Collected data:
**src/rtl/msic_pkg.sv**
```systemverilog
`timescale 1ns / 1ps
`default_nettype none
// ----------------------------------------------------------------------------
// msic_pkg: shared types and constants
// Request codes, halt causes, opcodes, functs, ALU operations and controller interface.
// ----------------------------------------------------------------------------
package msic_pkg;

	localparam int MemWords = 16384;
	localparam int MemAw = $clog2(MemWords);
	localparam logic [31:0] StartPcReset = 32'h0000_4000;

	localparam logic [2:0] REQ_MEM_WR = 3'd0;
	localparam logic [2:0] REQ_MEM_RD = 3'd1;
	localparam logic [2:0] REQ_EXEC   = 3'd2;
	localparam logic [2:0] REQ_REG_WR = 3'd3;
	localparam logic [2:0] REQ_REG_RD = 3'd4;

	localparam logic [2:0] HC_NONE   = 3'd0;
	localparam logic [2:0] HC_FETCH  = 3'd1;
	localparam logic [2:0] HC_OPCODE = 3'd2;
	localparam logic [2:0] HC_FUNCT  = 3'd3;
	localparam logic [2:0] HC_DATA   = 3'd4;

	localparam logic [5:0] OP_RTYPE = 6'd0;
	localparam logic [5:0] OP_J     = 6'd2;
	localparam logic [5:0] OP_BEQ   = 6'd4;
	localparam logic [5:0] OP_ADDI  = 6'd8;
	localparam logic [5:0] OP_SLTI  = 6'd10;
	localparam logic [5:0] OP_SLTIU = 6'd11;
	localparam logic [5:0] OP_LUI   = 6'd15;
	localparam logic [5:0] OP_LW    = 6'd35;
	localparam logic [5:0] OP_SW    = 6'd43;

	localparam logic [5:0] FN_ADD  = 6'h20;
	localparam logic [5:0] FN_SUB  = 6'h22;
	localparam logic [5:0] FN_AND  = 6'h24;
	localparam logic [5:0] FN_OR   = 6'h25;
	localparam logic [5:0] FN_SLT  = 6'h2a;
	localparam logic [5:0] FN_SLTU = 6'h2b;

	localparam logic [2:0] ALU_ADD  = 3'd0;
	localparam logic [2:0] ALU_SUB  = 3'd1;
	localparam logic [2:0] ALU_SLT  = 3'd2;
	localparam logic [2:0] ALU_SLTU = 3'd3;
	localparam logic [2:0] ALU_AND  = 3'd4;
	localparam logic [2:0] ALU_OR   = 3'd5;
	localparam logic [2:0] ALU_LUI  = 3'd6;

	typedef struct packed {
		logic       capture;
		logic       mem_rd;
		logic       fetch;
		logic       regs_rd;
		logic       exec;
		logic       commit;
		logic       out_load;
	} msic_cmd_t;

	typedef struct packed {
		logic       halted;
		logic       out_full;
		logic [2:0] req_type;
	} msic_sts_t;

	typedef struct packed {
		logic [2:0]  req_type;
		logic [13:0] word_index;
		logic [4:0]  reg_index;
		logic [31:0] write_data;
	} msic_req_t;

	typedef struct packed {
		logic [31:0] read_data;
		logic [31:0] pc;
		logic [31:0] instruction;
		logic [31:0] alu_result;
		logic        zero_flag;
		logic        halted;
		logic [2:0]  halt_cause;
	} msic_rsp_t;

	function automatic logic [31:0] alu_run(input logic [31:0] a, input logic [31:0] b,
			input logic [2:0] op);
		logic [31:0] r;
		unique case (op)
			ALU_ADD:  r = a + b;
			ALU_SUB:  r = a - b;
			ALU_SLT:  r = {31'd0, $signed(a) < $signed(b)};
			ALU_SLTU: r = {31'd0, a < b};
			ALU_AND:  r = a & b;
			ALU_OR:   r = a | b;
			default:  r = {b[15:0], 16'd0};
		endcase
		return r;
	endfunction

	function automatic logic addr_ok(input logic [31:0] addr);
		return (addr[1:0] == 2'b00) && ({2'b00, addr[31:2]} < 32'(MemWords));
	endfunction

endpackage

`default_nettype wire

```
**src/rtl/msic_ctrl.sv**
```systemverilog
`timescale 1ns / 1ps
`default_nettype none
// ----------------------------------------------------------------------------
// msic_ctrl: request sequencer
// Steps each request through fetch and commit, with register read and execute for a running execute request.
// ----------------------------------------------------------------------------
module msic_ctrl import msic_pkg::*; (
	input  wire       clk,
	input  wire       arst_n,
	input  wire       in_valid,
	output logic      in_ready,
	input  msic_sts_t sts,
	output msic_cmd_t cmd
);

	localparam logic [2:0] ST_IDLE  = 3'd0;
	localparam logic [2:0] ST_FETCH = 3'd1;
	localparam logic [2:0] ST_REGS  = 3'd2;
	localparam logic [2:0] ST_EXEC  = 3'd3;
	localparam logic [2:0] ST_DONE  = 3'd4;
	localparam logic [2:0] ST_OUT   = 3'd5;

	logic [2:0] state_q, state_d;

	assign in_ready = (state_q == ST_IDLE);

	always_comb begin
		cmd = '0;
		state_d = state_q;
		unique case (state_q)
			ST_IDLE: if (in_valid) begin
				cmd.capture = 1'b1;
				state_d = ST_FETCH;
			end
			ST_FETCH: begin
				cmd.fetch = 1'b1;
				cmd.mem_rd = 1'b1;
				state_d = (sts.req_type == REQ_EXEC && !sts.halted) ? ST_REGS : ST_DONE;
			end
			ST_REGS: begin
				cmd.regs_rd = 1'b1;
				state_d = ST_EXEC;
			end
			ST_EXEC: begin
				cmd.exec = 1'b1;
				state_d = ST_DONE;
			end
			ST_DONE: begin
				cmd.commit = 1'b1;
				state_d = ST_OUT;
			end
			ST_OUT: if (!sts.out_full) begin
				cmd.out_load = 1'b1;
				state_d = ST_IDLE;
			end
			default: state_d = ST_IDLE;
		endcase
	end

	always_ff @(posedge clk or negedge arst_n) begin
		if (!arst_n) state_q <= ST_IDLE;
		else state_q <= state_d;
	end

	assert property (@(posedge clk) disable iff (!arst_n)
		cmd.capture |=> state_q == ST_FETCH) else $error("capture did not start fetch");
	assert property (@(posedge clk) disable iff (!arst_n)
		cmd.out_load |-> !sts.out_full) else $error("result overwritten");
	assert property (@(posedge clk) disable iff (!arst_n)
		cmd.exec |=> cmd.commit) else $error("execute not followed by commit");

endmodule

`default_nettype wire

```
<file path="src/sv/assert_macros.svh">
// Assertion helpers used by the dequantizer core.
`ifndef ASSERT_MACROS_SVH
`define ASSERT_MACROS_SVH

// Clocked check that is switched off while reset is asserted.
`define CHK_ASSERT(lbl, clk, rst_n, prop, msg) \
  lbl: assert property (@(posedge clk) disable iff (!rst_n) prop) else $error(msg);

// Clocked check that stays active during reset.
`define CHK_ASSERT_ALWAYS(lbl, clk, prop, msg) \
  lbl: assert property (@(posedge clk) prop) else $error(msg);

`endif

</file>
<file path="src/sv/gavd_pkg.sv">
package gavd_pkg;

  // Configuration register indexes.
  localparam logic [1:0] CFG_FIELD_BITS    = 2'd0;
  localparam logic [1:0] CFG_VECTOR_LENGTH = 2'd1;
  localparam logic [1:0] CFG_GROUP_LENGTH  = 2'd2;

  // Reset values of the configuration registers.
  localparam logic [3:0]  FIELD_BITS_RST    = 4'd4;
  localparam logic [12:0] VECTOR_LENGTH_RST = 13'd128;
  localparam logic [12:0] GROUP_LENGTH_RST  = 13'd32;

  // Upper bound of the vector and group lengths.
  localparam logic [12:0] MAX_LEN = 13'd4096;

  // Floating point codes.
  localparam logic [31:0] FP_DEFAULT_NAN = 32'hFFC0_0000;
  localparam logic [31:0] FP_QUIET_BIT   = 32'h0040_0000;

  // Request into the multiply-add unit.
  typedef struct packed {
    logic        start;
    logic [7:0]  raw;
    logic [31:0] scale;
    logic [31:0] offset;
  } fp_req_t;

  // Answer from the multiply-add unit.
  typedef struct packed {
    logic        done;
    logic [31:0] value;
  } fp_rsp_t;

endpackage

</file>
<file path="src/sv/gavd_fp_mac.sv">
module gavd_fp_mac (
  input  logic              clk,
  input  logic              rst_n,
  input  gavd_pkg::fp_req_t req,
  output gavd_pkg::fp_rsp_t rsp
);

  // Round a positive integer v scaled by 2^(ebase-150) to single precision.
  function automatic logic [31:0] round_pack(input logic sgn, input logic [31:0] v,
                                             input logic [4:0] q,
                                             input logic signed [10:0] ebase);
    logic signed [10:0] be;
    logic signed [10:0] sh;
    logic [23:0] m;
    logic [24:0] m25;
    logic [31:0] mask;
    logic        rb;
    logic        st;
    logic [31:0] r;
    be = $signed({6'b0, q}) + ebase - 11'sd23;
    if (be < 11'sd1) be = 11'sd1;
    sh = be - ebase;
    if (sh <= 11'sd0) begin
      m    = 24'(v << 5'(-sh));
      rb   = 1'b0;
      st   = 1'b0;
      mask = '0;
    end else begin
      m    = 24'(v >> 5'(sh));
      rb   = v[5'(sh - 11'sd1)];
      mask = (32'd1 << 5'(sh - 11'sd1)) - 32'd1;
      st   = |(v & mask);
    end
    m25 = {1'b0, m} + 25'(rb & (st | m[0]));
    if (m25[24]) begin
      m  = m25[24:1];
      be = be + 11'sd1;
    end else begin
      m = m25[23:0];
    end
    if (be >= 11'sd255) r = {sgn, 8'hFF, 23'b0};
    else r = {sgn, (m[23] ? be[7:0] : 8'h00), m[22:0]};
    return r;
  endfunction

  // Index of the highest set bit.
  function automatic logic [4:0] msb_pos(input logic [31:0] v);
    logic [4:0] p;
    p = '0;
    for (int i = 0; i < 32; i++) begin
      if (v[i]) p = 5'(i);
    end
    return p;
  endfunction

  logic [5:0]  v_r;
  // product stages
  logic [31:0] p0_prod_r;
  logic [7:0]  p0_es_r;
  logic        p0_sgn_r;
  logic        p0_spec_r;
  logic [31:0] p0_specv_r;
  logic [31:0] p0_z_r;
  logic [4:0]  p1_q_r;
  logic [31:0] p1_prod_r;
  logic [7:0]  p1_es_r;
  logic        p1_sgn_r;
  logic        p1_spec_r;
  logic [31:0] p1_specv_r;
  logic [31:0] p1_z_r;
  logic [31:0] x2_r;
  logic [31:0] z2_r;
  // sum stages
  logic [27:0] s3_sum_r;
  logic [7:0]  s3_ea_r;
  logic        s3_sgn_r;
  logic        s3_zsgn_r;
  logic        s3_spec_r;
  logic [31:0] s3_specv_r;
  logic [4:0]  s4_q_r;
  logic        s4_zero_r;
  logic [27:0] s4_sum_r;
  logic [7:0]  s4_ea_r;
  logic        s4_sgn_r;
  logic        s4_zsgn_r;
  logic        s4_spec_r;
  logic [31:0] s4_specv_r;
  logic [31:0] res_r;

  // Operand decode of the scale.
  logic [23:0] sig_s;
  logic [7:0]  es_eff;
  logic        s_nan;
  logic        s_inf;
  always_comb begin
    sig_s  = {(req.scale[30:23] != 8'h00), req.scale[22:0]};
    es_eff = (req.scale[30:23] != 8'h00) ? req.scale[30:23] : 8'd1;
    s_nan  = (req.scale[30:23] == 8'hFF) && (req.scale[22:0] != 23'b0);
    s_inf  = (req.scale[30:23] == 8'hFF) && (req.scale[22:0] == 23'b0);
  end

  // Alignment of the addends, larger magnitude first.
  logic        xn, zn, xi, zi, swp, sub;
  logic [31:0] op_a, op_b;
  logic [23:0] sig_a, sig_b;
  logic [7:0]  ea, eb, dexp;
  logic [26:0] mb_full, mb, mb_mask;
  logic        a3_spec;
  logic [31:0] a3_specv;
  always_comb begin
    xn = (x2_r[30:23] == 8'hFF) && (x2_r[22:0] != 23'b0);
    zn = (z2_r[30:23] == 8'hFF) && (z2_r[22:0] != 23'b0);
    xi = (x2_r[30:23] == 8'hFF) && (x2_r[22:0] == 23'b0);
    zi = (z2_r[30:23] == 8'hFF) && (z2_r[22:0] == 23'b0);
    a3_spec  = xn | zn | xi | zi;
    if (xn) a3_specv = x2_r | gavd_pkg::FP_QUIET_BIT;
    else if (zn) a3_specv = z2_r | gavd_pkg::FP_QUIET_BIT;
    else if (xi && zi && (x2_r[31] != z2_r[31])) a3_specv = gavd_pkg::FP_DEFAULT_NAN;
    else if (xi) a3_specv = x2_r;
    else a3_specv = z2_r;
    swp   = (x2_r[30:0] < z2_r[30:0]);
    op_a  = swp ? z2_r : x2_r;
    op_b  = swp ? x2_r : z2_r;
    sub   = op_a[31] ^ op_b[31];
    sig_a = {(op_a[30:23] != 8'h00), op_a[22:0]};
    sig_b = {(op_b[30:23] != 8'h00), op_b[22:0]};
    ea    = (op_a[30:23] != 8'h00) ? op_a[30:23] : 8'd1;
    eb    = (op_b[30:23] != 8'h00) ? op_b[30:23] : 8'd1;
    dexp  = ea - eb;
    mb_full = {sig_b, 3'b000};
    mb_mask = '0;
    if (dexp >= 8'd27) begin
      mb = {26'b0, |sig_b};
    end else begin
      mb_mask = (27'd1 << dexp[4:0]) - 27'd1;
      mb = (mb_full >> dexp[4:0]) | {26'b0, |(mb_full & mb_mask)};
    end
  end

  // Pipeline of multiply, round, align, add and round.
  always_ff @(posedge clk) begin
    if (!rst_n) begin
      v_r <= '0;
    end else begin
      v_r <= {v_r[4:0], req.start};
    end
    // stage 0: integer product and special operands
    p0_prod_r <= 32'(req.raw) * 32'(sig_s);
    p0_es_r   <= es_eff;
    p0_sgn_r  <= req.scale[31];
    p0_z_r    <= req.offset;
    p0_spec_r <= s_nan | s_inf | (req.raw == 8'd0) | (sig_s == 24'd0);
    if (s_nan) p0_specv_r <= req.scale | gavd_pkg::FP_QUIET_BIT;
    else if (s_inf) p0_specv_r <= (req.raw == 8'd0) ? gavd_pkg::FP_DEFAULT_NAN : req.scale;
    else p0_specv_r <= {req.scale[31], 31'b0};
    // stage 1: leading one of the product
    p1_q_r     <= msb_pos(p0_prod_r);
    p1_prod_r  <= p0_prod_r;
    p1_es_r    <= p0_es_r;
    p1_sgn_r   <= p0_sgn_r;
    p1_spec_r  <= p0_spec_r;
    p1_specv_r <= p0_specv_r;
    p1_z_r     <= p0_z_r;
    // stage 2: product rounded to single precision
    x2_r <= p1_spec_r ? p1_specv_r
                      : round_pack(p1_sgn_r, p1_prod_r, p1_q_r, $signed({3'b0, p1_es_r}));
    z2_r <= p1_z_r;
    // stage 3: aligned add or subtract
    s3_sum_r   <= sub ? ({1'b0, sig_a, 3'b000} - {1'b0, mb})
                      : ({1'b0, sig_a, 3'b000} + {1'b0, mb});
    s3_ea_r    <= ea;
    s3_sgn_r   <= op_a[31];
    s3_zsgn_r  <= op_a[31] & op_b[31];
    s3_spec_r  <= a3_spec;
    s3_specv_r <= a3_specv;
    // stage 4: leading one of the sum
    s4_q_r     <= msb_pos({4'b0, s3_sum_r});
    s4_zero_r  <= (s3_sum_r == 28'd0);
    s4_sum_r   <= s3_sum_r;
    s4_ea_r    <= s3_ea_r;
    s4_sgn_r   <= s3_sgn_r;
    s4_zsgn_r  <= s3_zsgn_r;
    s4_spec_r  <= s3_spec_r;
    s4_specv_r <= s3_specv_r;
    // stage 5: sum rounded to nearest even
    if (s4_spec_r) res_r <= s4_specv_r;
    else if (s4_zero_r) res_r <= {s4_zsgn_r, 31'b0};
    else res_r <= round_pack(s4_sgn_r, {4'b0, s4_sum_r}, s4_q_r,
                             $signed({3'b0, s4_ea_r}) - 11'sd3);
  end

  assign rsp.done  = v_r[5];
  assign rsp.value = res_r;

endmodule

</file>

• _What to do_
Look through the records above and please copy every line in which the string "define" occurs.

• _Task result_
`define ASSERT_MACROS_SVH
`define CHK_ASSERT(lbl, clk, rst_n, prop, msg) \
`define CHK_ASSERT_ALWAYS(lbl, clk, prop, msg) \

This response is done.